**src/rtl/if_id_hazard.sv**
```systemverilog
// rtl/if_id_hazard.sv - IF/ID pipeline register with load-use stall and redirect flush control
module if_id_hazard #(
    parameter int CNT_WIDTH = 16
) (
    input  logic                 clk,
    input  logic                 reset,
    input  logic [31:0]          Instruction_if,
    input  logic [31:0]          NextPC_if,
    input  logic                 Z,
    input  logic                 J,
    input  logic                 JR,
    input  logic                 MemRead_ex,
    input  logic [4:0]           Rt_ex,
    output logic                 PC_IFWrite,
    output logic [31:0]          Instruction_id,
    output logic [31:0]          NextPC_id,
    output logic                 Valid_id,
    output logic                 Bubble_id,
    output logic [CNT_WIDTH-1:0] Stall_count,
    output logic [CNT_WIDTH-1:0] Flush_count
);

    typedef enum logic {RUN, STALL} state_t;

    localparam logic [CNT_WIDTH-1:0] CNT_ONE = {{(CNT_WIDTH-1){1'b0}}, 1'b1};
    localparam logic [CNT_WIDTH-1:0] CNT_MAX = {CNT_WIDTH{1'b1}};

    state_t               state_q;
    logic [31:0]          instr_q, instr_d;
    logic [31:0]          npc_q, npc_d;
    logic                 valid_q, valid_d;
    logic [CNT_WIDTH-1:0] stall_cnt_q, stall_cnt_d;
    logic [CNT_WIDTH-1:0] flush_cnt_q, flush_cnt_d;

    logic redirect;
    logic hazard;
    logic stall;

    assign redirect = Z | J | JR;

    // Only one stall per load: the STALL state masks the hazard on its second cycle.
    assign hazard = (state_q == RUN) && valid_q && MemRead_ex && (Rt_ex != 5'd0) &&
                    ((Rt_ex == instr_q[25:21]) || (Rt_ex == instr_q[20:16]));
    assign stall  = hazard & ~redirect;

    assign PC_IFWrite     = reset | ~stall;
    assign Bubble_id      = reset | stall | ~valid_q;
    assign Instruction_id = instr_q;
    assign NextPC_id      = npc_q;
    assign Valid_id       = valid_q;
    assign Stall_count    = stall_cnt_q;
    assign Flush_count    = flush_cnt_q;

    always_comb begin
        instr_d     = instr_q;
        npc_d       = npc_q;
        valid_d     = valid_q;
        stall_cnt_d = stall_cnt_q;
        flush_cnt_d = flush_cnt_q;
        if (redirect) begin
            instr_d = 32'h0;
            npc_d   = 32'h0;
            valid_d = 1'b0;
        end else if (!stall) begin
            instr_d = Instruction_if;
            npc_d   = NextPC_if;
            valid_d = 1'b1;
        end
        if (stall && (stall_cnt_q != CNT_MAX)) begin
            stall_cnt_d = stall_cnt_q + CNT_ONE;
        end
        if (redirect && (flush_cnt_q != CNT_MAX)) begin
            flush_cnt_d = flush_cnt_q + CNT_ONE;
        end
    end

    always_ff @(posedge clk) begin
        if (reset) begin
            state_q     <= RUN;
            instr_q     <= 32'h0;
            npc_q       <= 32'h0;
            valid_q     <= 1'b0;
            stall_cnt_q <= '0;
            flush_cnt_q <= '0;
        end else begin
            state_q     <= stall ? STALL : RUN;
            instr_q     <= instr_d;
            npc_q       <= npc_d;
            valid_q     <= valid_d;
            stall_cnt_q <= stall_cnt_d;
            flush_cnt_q <= flush_cnt_d;
        end
    end

endmodule

```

* [WHAT NEEDS TO BE DONE] Your answer must contain every line of the records, exactly.

* [YOUR RESPONSE]
**src/rtl/if_id_hazard.sv**
```systemverilog
// rtl/if_id_hazard.sv - IF/ID pipeline register with load-use stall and redirect flush control
module if_id_hazard #(
    parameter int CNT_WIDTH = 16
) (
    input  logic                 clk,
    input  logic                 reset,
    input  logic [31:0]          Instruction_if,
    input  logic [31:0]          NextPC_if,
    input  logic                 Z,
    input  logic                 J,
    input  logic                 JR,
    input  logic                 MemRead_ex,
    input  logic [4:0]           Rt_ex,
    output logic                 PC_IFWrite,
    output logic [31:0]          Instruction_id,
    output logic [31:0]          NextPC_id,
    output logic                 Valid_id,
    output logic                 Bubble_id,
    output logic [CNT_WIDTH-1:0] Stall_count,
    output logic [CNT_WIDTH-1:0] Flush_count
);

    typedef enum logic {RUN, STALL} state_t;

    localparam logic [CNT_WIDTH-1:0] CNT_ONE = {{(CNT_WIDTH-1){1'b0}}, 1'b1};
    localparam logic [CNT_WIDTH-1:0] CNT_MAX = {CNT_WIDTH{1'b1}};

    state_t               state_q;
    logic [31:0]          instr_q, instr_d;
    logic [31:0]          npc_q, npc_d;
    logic                 valid_q, valid_d;
    logic [CNT_WIDTH-1:0] stall_cnt_q, stall_cnt_d;
    logic [CNT_WIDTH-1:0] flush_cnt_q, flush_cnt_d;

    logic redirect;
    logic hazard;
    logic stall;

    assign redirect = Z | J | JR;

    // Only one stall per load: the STALL state masks the hazard on its second cycle.
    assign hazard = (state_q == RUN) && valid_q && MemRead_ex && (Rt_ex != 5'd0) &&
                    ((Rt_ex == instr_q[25:21]) || (Rt_ex == instr_q[20:16]));
    assign stall  = hazard & ~redirect;

    assign PC_IFWrite     = reset | ~stall;
    assign Bubble_id      = reset | stall | ~valid_q;
    assign Instruction_id = instr_q;
    assign NextPC_id      = npc_q;
    assign Valid_id       = valid_q;
    assign Stall_count    = stall_cnt_q;
    assign Flush_count    = flush_cnt_q;

    always_comb begin
        instr_d     = instr_q;
        npc_d       = npc_q;
        valid_d     = valid_q;
        stall_cnt_d = stall_cnt_q;
        flush_cnt_d = flush_cnt_q;
        if (redirect) begin
            instr_d = 32'h0;
            npc_d   = 32'h0;
            valid_d = 1'b0;
        end else if (!stall) begin
            instr_d = Instruction_if;
            npc_d   = NextPC_if;
            valid_d = 1'b1;
        end
        if (stall && (stall_cnt_q != CNT_MAX)) begin
            stall_cnt_d = stall_cnt_q + CNT_ONE;
        end
        if (redirect && (flush_cnt_q != CNT_MAX)) begin
            flush_cnt_d = flush_cnt_q + CNT_ONE;
        end
    end

    always_ff @(posedge clk) begin
        if (reset) begin
            state_q     <= RUN;
            instr_q     <= 32'h0;
            npc_q       <= 32'h0;
            valid_q     <= 1'b0;
            stall_cnt_q <= '0;
            flush_cnt_q <= '0;
        end else begin
            state_q     <= stall ? STALL : RUN;
            instr_q     <= instr_d;
            npc_q       <= npc_d;
            valid_q     <= valid_d;
            stall_cnt_q <= stall_cnt_d;
            flush_cnt_q <= flush_cnt_d;
        end
    end

endmodule

```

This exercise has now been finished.